Thursday, March 12, 2020

Covid-19 Is For Real
Spring is for real too. It’s showing up a bit early this year 
and I do believe that all of Seattle rejoices. 

Thirty-six hours ago, I felt darn confident. Sure, the threat of Covid-19 was circling ever closer to my Seattle suburban life. But my hand-washing skills are on par and I'm in good health, so I considered my chances of getting the coronavirus to be low and my odds of survival quite high. My plan was to keep on living my life without interruption.

Tonight, I see things a bit differently.

Yesterday morning, I went to a medical clinic for a routine laser procedure on my eye. (Yes. My eye was literally blasted with lasers and it was wild.) It wasn't till I was standing in line to check in for my appointment that I realized I was in Kirkland, epicenter of our Covid-19 nursing home outbreak, and that the hospital where many of those elderly victims died was right next door.

As I sat in a tiny waiting area - not much more than a half-dozen chairs squeezed into a hallway - I took note of our close quarters. Now granted, no one appeared to be sick. No one coughed during the half hour I sat there. But as my fellow waiters came and went, and countless more people walked up and down the hallway in front of us, I couldn't help but notice that the recommended six-foot personal bubble we're been advised to maintain was an impossibility. And I realized that any one of these people could be carrying the virus - symptom free - and simply by breathing in my air space, could be infecting me.

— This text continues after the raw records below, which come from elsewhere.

**config.mk**
```make
export PLATFORM = sky130hd
export DESIGN_NAME = hpag_top
export DESIGN_NICKNAME = d
export VERILOG_FILES = /design/src/hw/hpag_pkg.sv /design/src/hw/hpag_top.sv /design/src/hw/hpag_lane.sv
export SDC_FILE = /design/constraint.sdc
export NUM_CORES = 1
export LEC_CHECK = 0
export BUFFER_PORTS_ARGS = -buffer_cell sky130_fd_sc_hd__buf_4
export CAP_MARGIN = 20
export CORE_MARGIN = 8
export CORE_UTILIZATION = 25
export CTS_BUF_LIST = sky130_fd_sc_hd__clkbuf_8
export DETAILED_ROUTE_END_ITERATION = 8
export SLEW_MARGIN = 20
export SYNTH_ARGS = -nofsm -noshare
export SYNTH_HDL_FRONTEND = slang
export SYNTH_HIERARCHICAL = 1
export SYNTH_SLANG_ARGS = --single-unit
```
**constraint.sdc**
```tcl
create_clock -name clk -period 3.35 [get_ports clk]
set_input_delay 0.335 -clock clk [delete_from_list [all_inputs] [get_ports clk]]
set_output_delay 0.335 -clock clk [all_outputs]
set_load 0.03 [all_outputs]
```
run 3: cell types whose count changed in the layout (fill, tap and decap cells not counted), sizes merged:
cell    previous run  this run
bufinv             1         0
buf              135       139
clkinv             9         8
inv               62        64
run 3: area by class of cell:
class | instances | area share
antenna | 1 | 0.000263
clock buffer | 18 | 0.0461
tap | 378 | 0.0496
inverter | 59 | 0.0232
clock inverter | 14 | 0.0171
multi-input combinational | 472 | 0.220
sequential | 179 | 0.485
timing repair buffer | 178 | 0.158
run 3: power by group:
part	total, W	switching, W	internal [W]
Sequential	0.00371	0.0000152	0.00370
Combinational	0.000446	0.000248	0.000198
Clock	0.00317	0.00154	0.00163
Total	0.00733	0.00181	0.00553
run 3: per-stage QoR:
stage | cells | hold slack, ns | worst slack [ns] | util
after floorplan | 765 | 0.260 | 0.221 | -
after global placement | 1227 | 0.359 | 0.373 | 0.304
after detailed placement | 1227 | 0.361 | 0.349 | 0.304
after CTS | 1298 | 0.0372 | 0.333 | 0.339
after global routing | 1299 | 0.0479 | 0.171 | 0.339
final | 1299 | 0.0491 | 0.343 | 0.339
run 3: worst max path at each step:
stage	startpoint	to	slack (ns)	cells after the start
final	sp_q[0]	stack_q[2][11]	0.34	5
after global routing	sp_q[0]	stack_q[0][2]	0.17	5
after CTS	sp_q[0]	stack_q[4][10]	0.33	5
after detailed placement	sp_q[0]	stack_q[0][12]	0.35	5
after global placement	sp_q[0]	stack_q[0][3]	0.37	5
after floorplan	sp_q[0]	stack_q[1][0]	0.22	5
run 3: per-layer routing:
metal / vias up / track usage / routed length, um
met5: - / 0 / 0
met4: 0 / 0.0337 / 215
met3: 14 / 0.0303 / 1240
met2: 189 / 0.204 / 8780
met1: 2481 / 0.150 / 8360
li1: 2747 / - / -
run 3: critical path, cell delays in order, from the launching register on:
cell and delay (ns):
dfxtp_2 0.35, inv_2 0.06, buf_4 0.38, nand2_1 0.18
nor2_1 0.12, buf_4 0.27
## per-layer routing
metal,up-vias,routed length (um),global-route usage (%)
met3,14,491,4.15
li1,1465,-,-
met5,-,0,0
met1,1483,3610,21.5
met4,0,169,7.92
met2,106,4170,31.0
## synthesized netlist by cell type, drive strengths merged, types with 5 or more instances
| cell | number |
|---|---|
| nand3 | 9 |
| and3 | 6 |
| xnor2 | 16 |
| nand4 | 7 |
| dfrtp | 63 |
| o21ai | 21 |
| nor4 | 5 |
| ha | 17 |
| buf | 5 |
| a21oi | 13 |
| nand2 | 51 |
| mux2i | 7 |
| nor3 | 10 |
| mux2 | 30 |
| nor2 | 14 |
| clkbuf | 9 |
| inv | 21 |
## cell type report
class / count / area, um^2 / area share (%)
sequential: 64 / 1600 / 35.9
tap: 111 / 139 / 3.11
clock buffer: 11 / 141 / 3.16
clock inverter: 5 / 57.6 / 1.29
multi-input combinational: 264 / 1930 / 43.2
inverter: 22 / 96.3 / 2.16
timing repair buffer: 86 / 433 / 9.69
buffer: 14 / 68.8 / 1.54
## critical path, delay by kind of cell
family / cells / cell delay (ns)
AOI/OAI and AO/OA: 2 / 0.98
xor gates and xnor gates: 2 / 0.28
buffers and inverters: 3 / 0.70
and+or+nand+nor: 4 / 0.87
### config.mk
export PLATFORM = sky130hd
export DESIGN_NAME = fcs_ctrl
export DESIGN_NICKNAME = d
export VERILOG_FILES = /design/src/fcs_apb_slave.v /design/src/fcs_bus_cycle.v /design/src/fcs_ctrl.v
export VERILOG_INCLUDE_DIRS = /design/src
export SDC_FILE = /design/constraint.sdc
export NUM_CORES = 1
export LEC_CHECK = 0
export BUFFER_PORTS_ARGS = -buffer_cell sky130_fd_sc_hd__buf_2
export CAP_MARGIN = 20
export CORE_MARGIN = 5
export CORE_UTILIZATION = 52
export DETAILED_ROUTE_END_ITERATION = 12
export GPL_ROUTABILITY_DRIVEN = 0
export GPL_TIMING_DRIVEN = 0
export PLACE_DENSITY = 0.76
export SLEW_MARGIN = 20
export SYNTH_ARGS = -nofsm -noshare
export SYNTH_HDL_FRONTEND = slang
export SYNTH_SLANG_ARGS = --single-unit
### constraint.sdc
create_clock -name clk_in -period 5.8 [get_ports clk_in]
set_clock_uncertainty 0.05 [all_clocks]
set_input_delay 1.16 -clock clk_in [delete_from_list [all_inputs] [get_ports clk_in]]
set_output_delay 1.16 -clock clk_in [all_outputs]
set_load 0.02 [all_outputs]
[src/common/cfg_opt_pkg.sv]
package cfg_opt_pkg;

    localparam int CFG_W = 14;
    localparam int ADDR_W = 14;
    localparam logic [ADDR_W-1:0] CFG_ADDR = 14'h2007;
    localparam logic [ADDR_W-1:0] TEST_SPACE_LO = 14'h2000;
    localparam logic [ADDR_W-1:0] TEST_SPACE_HI = 14'h3FFF;
    localparam logic [CFG_W-1:0] CFG_ERASED = 14'h3FFF;

    localparam int CP_MSB = 13;
    localparam int CP_LSB = 4;
    localparam int POWERUP_DELAY_ENABLE_N_BIT = 3;
    localparam int WATCHDOG_ENABLE_BIT_BIT = 2;
    localparam int OSC_MSB = 1;
    localparam int OSC_LSB = 0;
    localparam logic [CP_MSB-CP_LSB:0] CP_OFF = 10'h3FF;

    localparam int CLK_KHZ = 40000;
    localparam int POWERUP_DELAY_TIMER_TIME_MS = 72;
    localparam int POWERUP_DELAY_TIMER_CYCLES = POWERUP_DELAY_TIMER_TIME_MS * CLK_KHZ;
    localparam int OST_EDGES = 1024;
    localparam int WDT_TICKS = 256;
    localparam int CNT_W = 22;
    localparam int WDT_W = 16;

    typedef enum logic [1:0] {
        LOW_POWER_CRYSTAL_MODE = 2'h0,
        CRYSTAL_RESONATOR_MODE = 2'h1,
        HIGH_SPEED_CRYSTAL_MODE = 2'h2,
        RESISTOR_CAPACITOR_MODE = 2'h3
    } osc_mode_e;

    typedef enum logic [4:0] {
        ST_LOAD = 5'h01,
        ST_POWERUP_DELAY_TIMER = 5'h02,
        ST_OST = 5'h04,
        ST_RUN = 5'h08,
        ST_SLEEP = 5'h10
    } seq_state_e;

    typedef struct packed {
        logic code_protect;
        logic powerup_delay_timer_en;
        logic wdt_en;
        osc_mode_e osc_mode;
    } cfg_opts_s;

    typedef struct packed {
        logic mode;
        logic we;
        logic re;
        logic [ADDR_W-1:0] addr;
        logic [CFG_W-1:0] wdata;
    } prog_req_s;

endpackage

[src/design/config_word_option_decode.sv]
// Contract
// - Programmed bit reads zero, erased reads one.
// - Configuration word lives at address 2007h.
// - Test space reachable only in programming mode; only 2007h is decoded, other test-space addresses read zero and ignore writes.
// - Bits 13:4 zero protect all memory.
// - Bit 3 low enables power-up delay.
// - Bit 2 high enables the watchdog.
// - Bits 1:0 select oscillator mode.
// - Watchdog off only by configuration; own oscillator.
// - Power-up delay 72 ms, power-up only.
// - Start-up timer holds reset until oscillator stable.
// - Crystal modes accept external clock on input.
// - Sleep exits on reset, watchdog, interrupt.
module config_word_option_decode #(
    parameter int POWERUP_DELAY_TIMER_CYCLES = cfg_opt_pkg::POWERUP_DELAY_TIMER_CYCLES,
    parameter int OST_EDGES = cfg_opt_pkg::OST_EDGES,
    parameter int WDT_TICKS = cfg_opt_pkg::WDT_TICKS,
    parameter logic [13:0] CFG_INIT = cfg_opt_pkg::CFG_ERASED
) (
    input wire logic i_clk,
    input wire logic i_rst,
    input wire cfg_opt_pkg::prog_req_s i_prog,
    input wire logic i_mclr_n,
    input wire logic i_osc_in_pin,
    input wire logic i_wdt_rc_clk,
    input wire logic i_wdt_clear,
    input wire logic i_sleep_req,
    input wire logic i_irq_wake,
    output cfg_opt_pkg::cfg_opts_s o_opts,
    output logic [13:0] o_prog_rdata,
    output logic o_core_reset,
    output logic o_core_run,
    output logic o_sleeping,
    output logic o_osc_amp_en,
    output logic o_wdt_timeout
);
    import cfg_opt_pkg::*;

    typedef struct packed {
        seq_state_e st;
        logic [CFG_W-1:0] nv_word;
        cfg_opts_s opts;
        logic [CNT_W-1:0] cnt;
        logic [WDT_W-1:0] wdt_cnt;
        logic [2:0] osc_sync;
        logic [2:0] rc_sync;
        logic [2:0] mclr_sync;
        logic osc_lvl;
        logic rc_lvl;
        logic mclr_lvl;
        logic wake;
        logic wdt_to;
        logic [CFG_W-1:0] rdata;
    } state_s;

    function automatic cfg_opts_s f_decode(input logic [CFG_W-1:0] w);
        cfg_opts_s o;
        o.code_protect = (w[CP_MSB:CP_LSB] != CP_OFF);
        o.powerup_delay_timer_en = ~w[POWERUP_DELAY_ENABLE_N_BIT];
        o.wdt_en = w[WATCHDOG_ENABLE_BIT_BIT];
        o.osc_mode = osc_mode_e'(w[OSC_MSB:OSC_LSB]);
        return o;
    endfunction

    // A pin level changes only once the second and third stages agree.
    function automatic logic f_settle(input logic [2:0] sync, input logic lvl);
        return (sync[1] == sync[2]) ? sync[2] : lvl;
    endfunction

    localparam state_s RST_STATE = '{
        st: ST_LOAD,
        nv_word: CFG_INIT,
        opts: f_decode(CFG_INIT),
        // The reset pin idles high, so its filter starts there; otherwise a false reset follows release.
        mclr_sync: 3'b111,
        mclr_lvl: 1'b1,
        default: '0
    };

    state_s s_reg;
    state_s s_next;
    logic osc_edge;
    logic rc_tick;
    logic mclr_active;
    logic wdt_hit;
    logic wdt_running;
    logic crystal;
    logic prog_hit;

    always_comb begin
        s_next = s_reg;
        s_next.osc_sync = {s_reg.osc_sync[1:0], i_osc_in_pin};
        s_next.rc_sync = {s_reg.rc_sync[1:0], i_wdt_rc_clk};
        s_next.mclr_sync = {s_reg.mclr_sync[1:0], i_mclr_n};
        s_next.osc_lvl = f_settle(s_reg.osc_sync, s_reg.osc_lvl);
        s_next.rc_lvl = f_settle(s_reg.rc_sync, s_reg.rc_lvl);
        s_next.mclr_lvl = f_settle(s_reg.mclr_sync, s_reg.mclr_lvl);
        // the start-up count runs on input edges, crystal or external clock.
        osc_edge = s_next.osc_lvl & ~s_reg.osc_lvl;
        rc_tick = s_next.rc_lvl & ~s_reg.rc_lvl;
        mclr_active = ~s_reg.mclr_lvl;
        crystal = (s_reg.opts.osc_mode != RESISTOR_CAPACITOR_MODE);

        // the configuration space answers only in programming mode.
        prog_hit = i_prog.mode && (i_prog.addr == CFG_ADDR);
        s_next.rdata = '0;
        if (prog_hit && i_prog.re) begin
            s_next.rdata = s_reg.nv_word;
        end
        if (prog_hit && i_prog.we) begin
            s_next.nv_word = i_prog.wdata;
        end

        // The watchdog has no run-time off switch; it counts only in run and sleep, and there only the sampled option stops it.
        wdt_running = s_reg.opts.wdt_en && (s_reg.st == ST_RUN || s_reg.st == ST_SLEEP);
        wdt_hit = 1'b0;
        s_next.wdt_to = 1'b0;
        if (!wdt_running || i_wdt_clear) begin
            s_next.wdt_cnt = '0;
        end else if (rc_tick) begin
            if (s_reg.wdt_cnt == WDT_W'(WDT_TICKS - 1)) begin
                wdt_hit = 1'b1;
                s_next.wdt_to = 1'b1;
                s_next.wdt_cnt = '0;
            end else begin
                s_next.wdt_cnt = s_reg.wdt_cnt + 1'b1;
            end
        end

        case (s_reg.st)
            ST_LOAD: begin
                // options are latched once here and never again.
                s_next.opts = f_decode(s_reg.nv_word);
                s_next.cnt = '0;
                s_next.st = s_reg.nv_word[POWERUP_DELAY_ENABLE_N_BIT] ? ST_OST : ST_POWERUP_DELAY_TIMER;
            end
            ST_POWERUP_DELAY_TIMER: begin
                if (s_reg.cnt == CNT_W'(POWERUP_DELAY_TIMER_CYCLES - 1)) begin
                    s_next.cnt = '0;
                    s_next.st = ST_OST;
                end else begin
                    s_next.cnt = s_reg.cnt + 1'b1;
                end
            end
            ST_OST: begin
                if (mclr_active) begin
                    s_next.cnt = '0;
                    s_next.wake = 1'b0;
                end else if (!crystal) begin
                    s_next.st = ST_RUN;
                    s_next.wake = 1'b0;
                end else if (osc_edge) begin
                    if (s_reg.cnt == CNT_W'(OST_EDGES - 1)) begin
                        s_next.st = ST_RUN;
                        s_next.wake = 1'b0;
                        s_next.cnt = '0;
                    end else begin
                        s_next.cnt = s_reg.cnt + 1'b1;
                    end
                end
            end
            ST_RUN: begin
                // Later resets skip the power-up delay and only restart the oscillator wait.
                if (mclr_active || wdt_hit) begin
                    s_next.st = ST_OST;
                    s_next.cnt = '0;
                    s_next.wake = 1'b0;
                end else if (i_sleep_req) begin
                    s_next.st = ST_SLEEP;
                    s_next.wdt_cnt = '0;
                end
            end
            ST_SLEEP: begin
                if (mclr_active) begin
                    s_next.st = ST_OST;
                    s_next.cnt = '0;
                    s_next.wake = 1'b0;
                end else if (wdt_hit || i_irq_wake) begin
                    s_next.st = ST_OST;
                    s_next.cnt = '0;
                    s_next.wake = 1'b1;
                end
            end
            default: begin
                s_next = RST_STATE;
            end
        endcase
    end

    always_ff @(posedge i_clk) begin
        if (i_rst) begin
            s_reg <= RST_STATE;
        end else begin
            s_reg <= s_next;
        end
    end

    // A wake from sleep waits for the oscillator but keeps the core out of reset.
    assign o_core_reset = (s_reg.st == ST_LOAD) || (s_reg.st == ST_POWERUP_DELAY_TIMER) ||
        ((s_reg.st == ST_OST) && !s_reg.wake);
    assign o_core_run = (s_reg.st == ST_RUN);
    assign o_sleeping = (s_reg.st == ST_SLEEP);
    assign o_osc_amp_en = crystal && (s_reg.st != ST_SLEEP);
    assign o_opts = s_reg.opts;
    assign o_prog_rdata = s_reg.rdata;
    assign o_wdt_timeout = s_reg.wdt_to;
endmodule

For that matter, I could be the one who's already infected and passing the disease on to them.

This is a sobering thought.

* * * * *

Today, I talked to several of my math moms, and we all agreed that our community seems to be at a tipping point. A confirmed case of coronavirus has popped up at the church where most of my math families attend, and that strikes very close to home. The advantages of meeting with my students in person simply no longer outweigh the realities of the disease, and I decided that until the epidemic has blown through, I'm moving all of my classes to Youtube, effective immediately.

Two days ago, I would have thought that to be an extremely difficult decision to make.
A week ago, I would have laughed at the very notion.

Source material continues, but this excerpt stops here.